**PROBLEM TO SOLVE**
Your answer should reproduce every line of the material in which the word "path" occurs.

**PROVIDED RECORDS**
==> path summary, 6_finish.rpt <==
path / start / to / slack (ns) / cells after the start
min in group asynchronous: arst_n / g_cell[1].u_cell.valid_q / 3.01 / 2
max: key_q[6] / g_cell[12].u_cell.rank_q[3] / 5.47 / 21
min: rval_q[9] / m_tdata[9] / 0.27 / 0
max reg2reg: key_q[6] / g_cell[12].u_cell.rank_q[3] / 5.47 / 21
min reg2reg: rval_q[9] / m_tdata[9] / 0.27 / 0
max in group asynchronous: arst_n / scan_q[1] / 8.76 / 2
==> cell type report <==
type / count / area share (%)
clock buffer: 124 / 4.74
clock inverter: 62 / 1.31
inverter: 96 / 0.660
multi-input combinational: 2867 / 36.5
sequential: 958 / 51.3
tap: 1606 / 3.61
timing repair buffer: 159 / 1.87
**src/bqn_pkg.sv**
```systemverilog
// Shared constants, types and helpers for the boolean query normalizer.
`timescale 1ns / 1ps
`default_nettype none

package bqn_pkg;

  localparam int unsigned MaxNestingDefault = 255;
  localparam int unsigned QueueDepth        = 4;

  localparam logic [7:0] ChQuote = 8'h22;
  localparam logic [7:0] ChLpar  = 8'h28;
  localparam logic [7:0] ChRpar  = 8'h29;
  localparam logic [7:0] ChBar   = 8'h7C;
  localparam logic [7:0] ChAmp   = 8'h26;
  localparam logic [7:0] ChSpace = 8'h20;
  localparam logic [7:0] ChUpO   = 8'h4F;
  localparam logic [7:0] ChUpR   = 8'h52;
  localparam logic [7:0] ChUpA   = 8'h41;
  localparam logic [7:0] ChUpN   = 8'h4E;
  localparam logic [7:0] ChUpD   = 8'h44;
  localparam logic [7:0] ChNul   = 8'h00;

  typedef enum logic {
    JOB_DECIDE,
    JOB_CLOSE
  } job_kind_e;

  typedef enum logic [1:0] {
    CMD_CHAR,
    CMD_OP,
    CMD_STATUS
  } cmd_mode_e;

  typedef enum logic [1:0] {
    ST_OK       = 2'd0,
    ST_BRACKET  = 2'd1,
    ST_OPERATOR = 2'd2
  } status_e;

  // nx[0] is the next character, nx_vld marks positions before the query end
  typedef struct packed {
    job_kind_e       kind;
    logic [7:0]      ch;
    logic [2:0][7:0] nx;
    logic [2:0]      nx_vld;
    logic            brk_err;
  } job_t;

  function automatic logic is_space(input logic [7:0] c);
    logic r;
    r = c inside {8'h20, 8'h09, 8'h0A, 8'h0B, 8'h0C, 8'h0D};
    return r;
  endfunction

endpackage

`default_nettype wire

```
**src/bqn_if.sv**
```systemverilog
// Valid/ready channel interfaces for query characters and normalized results.
`timescale 1ns / 1ps
`default_nettype none

interface bqn_in_if;
  logic       valid;
  logic       ready;
  logic [7:0] query_char;
  logic       end_of_query;

  modport source (output valid, query_char, end_of_query, input ready);
  modport sink   (input valid, query_char, end_of_query, output ready);
endinterface

interface bqn_out_if;
  logic       valid;
  logic       ready;
  logic [7:0] out_char;
  logic       out_valid;
  logic       out_last;
  logic [1:0] status;

  modport source (output valid, out_char, out_valid, out_last, status, input ready);
  modport sink   (input valid, out_char, out_valid, out_last, status, output ready);
endinterface

`default_nettype wire

```
**src/bqn_front.sv**
```systemverilog
// Front end: arrival checks, lookahead window and decide-job generation.
`timescale 1ns / 1ps
`default_nettype none

module bqn_front #(
  parameter int unsigned MaxNesting = bqn_pkg::MaxNestingDefault
) (
  input  logic          clk_i,
  input  logic          rst_ni,
  bqn_in_if.sink        in_i,
  output bqn_pkg::job_t job_o,
  output logic          job_valid_o,
  input  logic          job_ready_i
);
  import bqn_pkg::*;

  localparam int unsigned DepthW = $clog2(MaxNesting + 1);
  localparam logic [DepthW-1:0] DepthMax = DepthW'(MaxNesting);

  logic [7:0]        win_q [3];
  logic [7:0]        win_d [3];
  logic [7:0]        dbuf_q [4];
  logic [7:0]        dbuf_d [4];
  logic [1:0]        fill_q, fill_d;
  logic              quote_q, quote_d;
  logic [DepthW-1:0] depth_q, depth_d;
  logic              brk_q, brk_d;
  logic              drain_q, drain_d;
  logic [2:0]        dcnt_q, dcnt_d;
  logic              dbrk_q, dbrk_d;

  logic              acc;
  logic [7:0]        ca;
  logic              quote_n;
  logic [DepthW-1:0] depth_n;
  logic              aerr;

  assign in_i.ready = !drain_q && job_ready_i;
  assign acc        = in_i.valid && in_i.ready;

  // arrival-side classification
  always_comb begin
    ca      = in_i.query_char;
    quote_n = quote_q;
    depth_n = depth_q;
    aerr    = 1'b0;
    if (in_i.query_char == ChQuote) begin
      quote_n = !quote_q;
    end else if (!quote_q) begin
      if (in_i.query_char == ChLpar) begin
        if (depth_q >= DepthMax) begin
          aerr = 1'b1;
        end else begin
          depth_n = depth_q + DepthW'(1);
        end
      end else if (in_i.query_char == ChRpar) begin
        if (depth_q == '0) begin
          aerr = 1'b1;
        end else begin
          depth_n = depth_q - DepthW'(1);
        end
      end else if (is_space(in_i.query_char)) begin
        ca = ChSpace;
      end
    end
  end

  always_comb begin
    job_o         = '0;
    job_o.kind    = JOB_DECIDE;
    job_valid_o   = 1'b0;
    if (drain_q) begin
      job_valid_o = 1'b1;
      if (dcnt_q != 3'd0) begin
        job_o.ch        = dbuf_q[0];
        job_o.nx[0]     = dbuf_q[1];
        job_o.nx[1]     = dbuf_q[2];
        job_o.nx[2]     = dbuf_q[3];
        job_o.nx_vld[0] = dcnt_q > 3'd1;
        job_o.nx_vld[1] = dcnt_q > 3'd2;
        job_o.nx_vld[2] = dcnt_q > 3'd3;
      end else begin
        job_o.kind    = JOB_CLOSE;
        job_o.brk_err = dbrk_q;
      end
    end else begin
      job_valid_o  = acc && !in_i.end_of_query && (fill_q == 2'd3);
      job_o.ch     = win_q[0];
      job_o.nx[0]  = win_q[1];
      job_o.nx[1]  = win_q[2];
      job_o.nx[2]  = ca;
      job_o.nx_vld = 3'b111;
    end
  end

  always_comb begin
    win_d   = win_q;
    dbuf_d  = dbuf_q;
    fill_d  = fill_q;
    quote_d = quote_q;
    depth_d = depth_q;
    brk_d   = brk_q;
    drain_d = drain_q;
    dcnt_d  = dcnt_q;
    dbrk_d  = dbrk_q;
    if (drain_q && job_ready_i) begin
      if (dcnt_q != 3'd0) begin
        dbuf_d[0] = dbuf_q[1];
        dbuf_d[1] = dbuf_q[2];
        dbuf_d[2] = dbuf_q[3];
        dcnt_d    = dcnt_q - 3'd1;
      end else begin
        drain_d = 1'b0;
      end
    end
    if (acc) begin
      if (!in_i.end_of_query) begin
        if (fill_q == 2'd3) begin
          win_d[0] = win_q[1];
          win_d[1] = win_q[2];
          win_d[2] = ca;
        end else begin
          win_d[fill_q] = ca;
          fill_d        = fill_q + 2'd1;
        end
        quote_d = quote_n;
        depth_d = depth_n;
        brk_d   = brk_q | aerr;
      end else begin
        dbuf_d[0]      = win_q[0];
        dbuf_d[1]      = win_q[1];
        dbuf_d[2]      = win_q[2];
        dbuf_d[fill_q] = ca;
        dcnt_d         = {1'b0, fill_q} + 3'd1;
        drain_d        = 1'b1;
        dbrk_d         = brk_q | aerr | quote_n | (depth_n != '0);
        fill_d         = 2'd0;
        quote_d        = 1'b0;
        depth_d        = '0;
        brk_d          = 1'b0;
      end
    end
  end

  always_ff @(posedge clk_i or negedge rst_ni) begin
    if (!rst_ni) begin
      fill_q  <= 2'd0;
      quote_q <= 1'b0;
      depth_q <= '0;
      brk_q   <= 1'b0;
      drain_q <= 1'b0;
      dcnt_q  <= 3'd0;
      dbrk_q  <= 1'b0;
    end else begin
      fill_q  <= fill_d;
      quote_q <= quote_d;
      depth_q <= depth_d;
      brk_q   <= brk_d;
      drain_q <= drain_d;
      dcnt_q  <= dcnt_d;
      dbrk_q  <= dbrk_d;
    end
  end

  always_ff @(posedge clk_i) begin
    win_q  <= win_d;
    dbuf_q <= dbuf_d;
  end

`ifndef ASSERT_OFF
  a_drain_blocks_input: assert property (@(posedge clk_i) disable iff (!rst_ni)
    drain_q |-> !in_i.ready)
    else $error("input taken during end-of-query drain");

  a_last_starts_drain: assert property (@(posedge clk_i) disable iff (!rst_ni)
    acc && in_i.end_of_query |=> drain_q && dcnt_q != 3'd0)
    else $error("end of query did not start a drain");

  a_fill_grows: assert property (@(posedge clk_i) disable iff (!rst_ni)
    acc && !in_i.end_of_query && fill_q != 2'd3 |=> fill_q == $past(fill_q) + 2'd1)
    else $error("window fill did not advance");

  a_depth_bound: assert property (@(posedge clk_i) disable iff (!rst_ni)
    depth_q <= DepthMax)
    else $error("bracket depth beyond limit");
`endif

endmodule

`default_nettype wire

```
**src/bqn_fifo.sv**
```systemverilog
// Short job queue between the front end and the back end.
`timescale 1ns / 1ps
`default_nettype none

module bqn_fifo (
  input  logic          clk_i,
  input  logic          rst_ni,
  input  logic          push_i,
  input  bqn_pkg::job_t data_i,
  output logic          ready_o,
  input  logic          pop_i,
  output bqn_pkg::job_t data_o,
  output logic          valid_o
);
  import bqn_pkg::*;

  localparam int unsigned PtrW = $clog2(QueueDepth);

  job_t          mem_q [QueueDepth];
  logic [PtrW-1:0] wr_q, wr_d, rd_q, rd_d;
  logic [PtrW:0]   cnt_q, cnt_d;

  assign ready_o = cnt_q != (PtrW + 1)'(QueueDepth);
  assign valid_o = cnt_q != '0;
  assign data_o  = mem_q[rd_q];

  always_comb begin
    wr_d  = wr_q;
    rd_d  = rd_q;
    cnt_d = cnt_q;
    if (push_i) begin
      wr_d = (wr_q == PtrW'(QueueDepth - 1)) ? '0 : wr_q + PtrW'(1);
    end
    if (pop_i) begin
      rd_d = (rd_q == PtrW'(QueueDepth - 1)) ? '0 : rd_q + PtrW'(1);
    end
    if (push_i && !pop_i) begin
      cnt_d = cnt_q + (PtrW + 1)'(1);
    end else if (pop_i && !push_i) begin
      cnt_d = cnt_q - (PtrW + 1)'(1);
    end
  end

  always_ff @(posedge clk_i or negedge rst_ni) begin
    if (!rst_ni) begin
      wr_q  <= '0;
      rd_q  <= '0;
      cnt_q <= '0;
    end else begin
      wr_q  <= wr_d;
      rd_q  <= rd_d;
      cnt_q <= cnt_d;
    end
  end

  always_ff @(posedge clk_i) begin
    if (push_i) begin
      mem_q[wr_q] <= data_i;
    end
  end

`ifndef ASSERT_OFF
  a_no_overflow: assert property (@(posedge clk_i) disable iff (!rst_ni)
    push_i |-> ready_o)
    else $error("push into full queue");

  a_no_underflow: assert property (@(posedge clk_i) disable iff (!rst_ni)
    pop_i |-> valid_o)
    else $error("pop from empty queue");

  a_count_bound: assert property (@(posedge clk_i) disable iff (!rst_ni)
    cnt_q <= (PtrW + 1)'(QueueDepth))
    else $error("queue count out of range");
`endif

endmodule

`default_nettype wire

```
**src/bqn_back.sv**
```systemverilog
// Back end: operator rewriting, phrase tracking and result emission.
`timescale 1ns / 1ps
`default_nettype none

module bqn_back (
  input  logic          clk_i,
  input  logic          rst_ni,
  input  bqn_pkg::job_t job_i,
  input  logic          job_valid_i,
  output logic          job_pop_o,
  bqn_out_if.source     out_o
);
  import bqn_pkg::*;

  logic [1:0] skip_q, skip_d;
  logic       phrase_q, phrase_d;
  logic       prev_op_q, prev_op_d;
  logic       op_err_q, op_err_d;

  logic       cmd_vld_q, cmd_vld_d;
  cmd_mode_e  cmd_mode_q, cmd_mode_d;
  logic [7:0] cmd_ch_q, cmd_ch_d;
  status_e    cmd_st_q, cmd_st_d;
  logic [1:0] step_q, step_d;

  logic       out_vld_q, out_vld_d;
  logic [7:0] out_char_q, out_char_d;
  logic       out_fv_q, out_fv_d;
  logic       out_last_q, out_last_d;
  logic [1:0] out_st_q, out_st_d;

  logic       out_free, emit, cmd_done, take, pop;
  logic       new_vld;
  cmd_mode_e  new_mode;
  logic [7:0] new_ch;
  status_e    new_st;
  logic       is_bar, same1, run3, or_op, and_op;

  assign out_free = !out_vld_q || out_o.ready;
  assign emit     = cmd_vld_q && out_free;
  assign cmd_done = emit && ((cmd_mode_q != CMD_OP) || (step_q == 2'd2));
  assign take     = !cmd_vld_q || cmd_done;
  assign pop      = take && job_valid_i;
  assign job_pop_o = pop;

  assign is_bar = (job_i.ch == ChBar) || (job_i.ch == ChAmp);
  assign same1  = job_i.nx_vld[0] && (job_i.nx[0] == job_i.ch);
  assign run3   = same1 && job_i.nx_vld[1] && (job_i.nx[1] == job_i.ch);
  assign or_op  = (job_i.ch == ChUpO) && job_i.nx_vld[0] && (job_i.nx[0] == ChUpR)
                  && job_i.nx_vld[1] && (job_i.nx[1] == ChSpace);
  assign and_op = (job_i.ch == ChUpA) && job_i.nx_vld[0] && (job_i.nx[0] == ChUpN)
                  && job_i.nx_vld[1] && (job_i.nx[1] == ChUpD)
                  && job_i.nx_vld[2] && (job_i.nx[2] == ChSpace);

  // decide on the queue head
  always_comb begin
    skip_d    = skip_q;
    phrase_d  = phrase_q;
    prev_op_d = prev_op_q;
    op_err_d  = op_err_q;
    new_vld   = 1'b0;
    new_mode  = CMD_CHAR;
    new_ch    = job_i.ch;
    new_st    = ST_OK;
    if (pop) begin
      if (job_i.kind == JOB_CLOSE) begin
        new_vld  = 1'b1;
        new_mode = CMD_STATUS;
        if (job_i.brk_err) begin
          new_st = ST_BRACKET;
        end else if (op_err_q || prev_op_q) begin
          new_st = ST_OPERATOR;
        end
        skip_d    = 2'd0;
        phrase_d  = 1'b0;
        prev_op_d = 1'b1;
        op_err_d  = 1'b0;
      end else if (skip_q != 2'd0) begin
        skip_d = skip_q - 2'd1;
      end else if (job_i.ch == ChQuote) begin
        phrase_d  = !phrase_q;
        prev_op_d = 1'b0;
        new_vld   = 1'b1;
      end else if (phrase_q) begin
        new_vld = 1'b1;
      end else if (is_bar && !run3) begin
        if (prev_op_q || !job_i.nx_vld[0]) begin
          op_err_d = 1'b1;
        end
        prev_op_d = 1'b1;
        new_vld   = 1'b1;
        new_mode  = CMD_OP;
        if (same1) begin
          skip_d = 2'd1;
        end
      end else if (or_op) begin
        if (prev_op_q) begin
          op_err_d = 1'b1;
        end
        prev_op_d = 1'b1;
        new_vld   = 1'b1;
        new_mode  = CMD_OP;
        new_ch    = ChBar;
        skip_d    = 2'd2;
      end else if (and_op) begin
        if (prev_op_q) begin
          op_err_d = 1'b1;
        end
        prev_op_d = 1'b1;
        new_vld   = 1'b1;
        new_mode  = CMD_OP;
        new_ch    = ChAmp;
        skip_d    = 2'd3;
      end else begin
        new_vld = 1'b1;
        if (job_i.ch != ChSpace) begin
          prev_op_d = 1'b0;
        end
      end
    end
  end

  // command sequencer
  always_comb begin
    cmd_vld_d  = cmd_vld_q;
    cmd_mode_d = cmd_mode_q;
    cmd_ch_d   = cmd_ch_q;
    cmd_st_d   = cmd_st_q;
    step_d     = step_q;
    if (take) begin
      cmd_vld_d  = pop && new_vld;
      cmd_mode_d = new_mode;
      cmd_ch_d   = new_ch;
      cmd_st_d   = new_st;
      step_d     = 2'd0;
    end else if (emit) begin
      step_d = step_q + 2'd1;
    end
  end

  // output register
  always_comb begin
    out_vld_d  = out_vld_q && !out_o.ready;
    out_char_d = out_char_q;
    out_fv_d   = out_fv_q;
    out_last_d = out_last_q;
    out_st_d   = out_st_q;
    if (emit) begin
      out_vld_d = 1'b1;
      case (cmd_mode_q)
        CMD_CHAR: begin
          out_char_d = cmd_ch_q;
          out_fv_d   = 1'b1;
          out_last_d = 1'b0;
          out_st_d   = ST_OK;
        end
        CMD_OP: begin
          out_char_d = (step_q == 2'd1) ? cmd_ch_q : ChSpace;
          out_fv_d   = 1'b1;
          out_last_d = 1'b0;
          out_st_d   = ST_OK;
        end
        CMD_STATUS: begin
          out_char_d = ChNul;
          out_fv_d   = 1'b0;
          out_last_d = 1'b1;
          out_st_d   = cmd_st_q;
        end
        default: begin
          out_char_d = ChNul;
          out_fv_d   = 1'b0;
          out_last_d = 1'b0;
          out_st_d   = ST_OK;
        end
      endcase
    end
  end

  assign out_o.valid     = out_vld_q;
  assign out_o.out_char  = out_char_q;
  assign out_o.out_valid = out_fv_q;
  assign out_o.out_last  = out_last_q;
  assign out_o.status    = out_st_q;

  always_ff @(posedge clk_i or negedge rst_ni) begin
    if (!rst_ni) begin
      skip_q     <= 2'd0;
      phrase_q   <= 1'b0;
      prev_op_q  <= 1'b1;
      op_err_q   <= 1'b0;
      cmd_vld_q  <= 1'b0;
      cmd_mode_q <= CMD_CHAR;
      step_q     <= 2'd0;
      out_vld_q  <= 1'b0;
    end else begin
      skip_q     <= skip_d;
      phrase_q   <= phrase_d;
      prev_op_q  <= prev_op_d;
      op_err_q   <= op_err_d;
      cmd_vld_q  <= cmd_vld_d;
      cmd_mode_q <= cmd_mode_d;
      step_q     <= step_d;
      out_vld_q  <= out_vld_d;
    end
  end

  always_ff @(posedge clk_i) begin
    cmd_ch_q   <= cmd_ch_d;
    cmd_st_q   <= cmd_st_d;
    out_char_q <= out_char_d;
    out_fv_q   <= out_fv_d;
    out_last_q <= out_last_d;
    out_st_q   <= out_st_d;
  end

`ifndef ASSERT_OFF
  a_status_only_last: assert property (@(posedge clk_i) disable iff (!rst_ni)
    out_o.valid && !out_o.out_last |-> out_o.status == ST_OK && out_o.out_valid)
    else $error("status on a non-final item");

  a_single_step: assert property (@(posedge clk_i) disable iff (!rst_ni)
    cmd_vld_q && cmd_mode_q != CMD_OP |-> step_q == 2'd0)
    else $error("multi-step sequence on a single item");

  a_op_steps: assert property (@(posedge clk_i) disable iff (!rst_ni)
    cmd_vld_q |-> step_q != 2'd3)
    else $error("operator expansion overran");

  a_close_clears: assert property (@(posedge clk_i) disable iff (!rst_ni)
    pop && job_i.kind == JOB_CLOSE |=> skip_q == 2'd0 && prev_op_q && !op_err_q && !phrase_q)
    else $error("query state not cleared at close");
`endif

endmodule

`default_nettype wire

```
**src/boolean_query_normalizer_top.sv**
```systemverilog
// Top level of the boolean query normalizer.
`timescale 1ns / 1ps
`default_nettype none

// Streams a search query in, one character per item, and streams the
// normalized text out, one character per item, followed by one status-only
// item (out_last high) per query. Each character is decided once three more
// have arrived, so output lags input by three characters until end_of_query.
// The front end takes one item per cycle while the job queue has room and no
// flush is under way; the back end emits one result per cycle from a
// registered output while the consumer accepts, so a plain character gives
// one output item and an operator (|, &, OR, AND) gives three. At the end of
// a query the front end stops taking items while it flushes the lookahead
// window and the status item into the job queue, one job per pending character
// plus one for the status item (two to five jobs), and waits while it is full.

module boolean_query_normalizer_top #(
  parameter int unsigned MaxNesting = bqn_pkg::MaxNestingDefault
) (
  input  logic      clk_i,
  input  logic      rst_ni,
  bqn_in_if.sink    in_i,
  bqn_out_if.source out_o
);
  import bqn_pkg::*;

  job_t fq_in, fq_out;
  logic fq_push, fq_ready, fq_pop, fq_valid;
  logic fq_wr;

  // a job enters the queue only when the queue can take it
  assign fq_wr = fq_push && fq_ready;

  bqn_front #(
    .MaxNesting (MaxNesting)
  ) u_front (
    .clk_i       (clk_i),
    .rst_ni      (rst_ni),
    .in_i        (in_i),
    .job_o       (fq_in),
    .job_valid_o (fq_push),
    .job_ready_i (fq_ready)
  );

  bqn_fifo u_fifo (
    .clk_i   (clk_i),
    .rst_ni  (rst_ni),
    .push_i  (fq_wr),
    .data_i  (fq_in),
    .ready_o (fq_ready),
    .pop_i   (fq_pop),
    .data_o  (fq_out),
    .valid_o (fq_valid)
  );

  bqn_back u_back (
    .clk_i       (clk_i),
    .rst_ni      (rst_ni),
    .job_i       (fq_out),
    .job_valid_i (fq_valid),
    .job_pop_o   (fq_pop),
    .out_o       (out_o)
  );

endmodule

`default_nettype wire
```
**src/flat_wrapper.sv**
```systemverilog
// flat-port wrapper written by rule: the top's interface ports become plain ports
module boolean_query_normalizer_top_flat import bqn_pkg::*;
#(
  parameter int unsigned MaxNesting = bqn_pkg::MaxNestingDefault
)
  (clk_i, rst_ni, in_i_valid, in_i_query_char, in_i_end_of_query, in_i_ready, out_o_valid, out_o_out_char, out_o_out_valid, out_o_out_last, out_o_status, out_o_ready);
  bqn_in_if in_i_i ();
  bqn_out_if out_o_i ();
  input  logic clk_i;
  input  logic rst_ni;
  input wire logic [$bits(in_i_i.valid)-1:0] in_i_valid;
  input wire logic [$bits(in_i_i.query_char)-1:0] in_i_query_char;
  input wire logic [$bits(in_i_i.end_of_query)-1:0] in_i_end_of_query;
  output wire logic [$bits(in_i_i.ready)-1:0] in_i_ready;
  output wire logic [$bits(out_o_i.valid)-1:0] out_o_valid;
  output wire logic [$bits(out_o_i.out_char)-1:0] out_o_out_char;
  output wire logic [$bits(out_o_i.out_valid)-1:0] out_o_out_valid;
  output wire logic [$bits(out_o_i.out_last)-1:0] out_o_out_last;
  output wire logic [$bits(out_o_i.status)-1:0] out_o_status;
  input wire logic [$bits(out_o_i.ready)-1:0] out_o_ready;
  assign in_i_i.valid = in_i_valid;
  assign in_i_i.query_char = in_i_query_char;
  assign in_i_i.end_of_query = in_i_end_of_query;
  assign in_i_ready = in_i_i.ready;
  assign out_o_valid = out_o_i.valid;
  assign out_o_out_char = out_o_i.out_char;
  assign out_o_out_valid = out_o_i.out_valid;
  assign out_o_out_last = out_o_i.out_last;
  assign out_o_status = out_o_i.status;
  assign out_o_i.ready = out_o_ready;
  boolean_query_normalizer_top #(.MaxNesting(MaxNesting)) u_core (.clk_i(clk_i), .rst_ni(rst_ni), .in_i(in_i_i), .out_o(out_o_i));
endmodule
```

**RESULT OF THE TASK**
==> path summary, 6_finish.rpt <==
path / start / to / slack (ns) / cells after the start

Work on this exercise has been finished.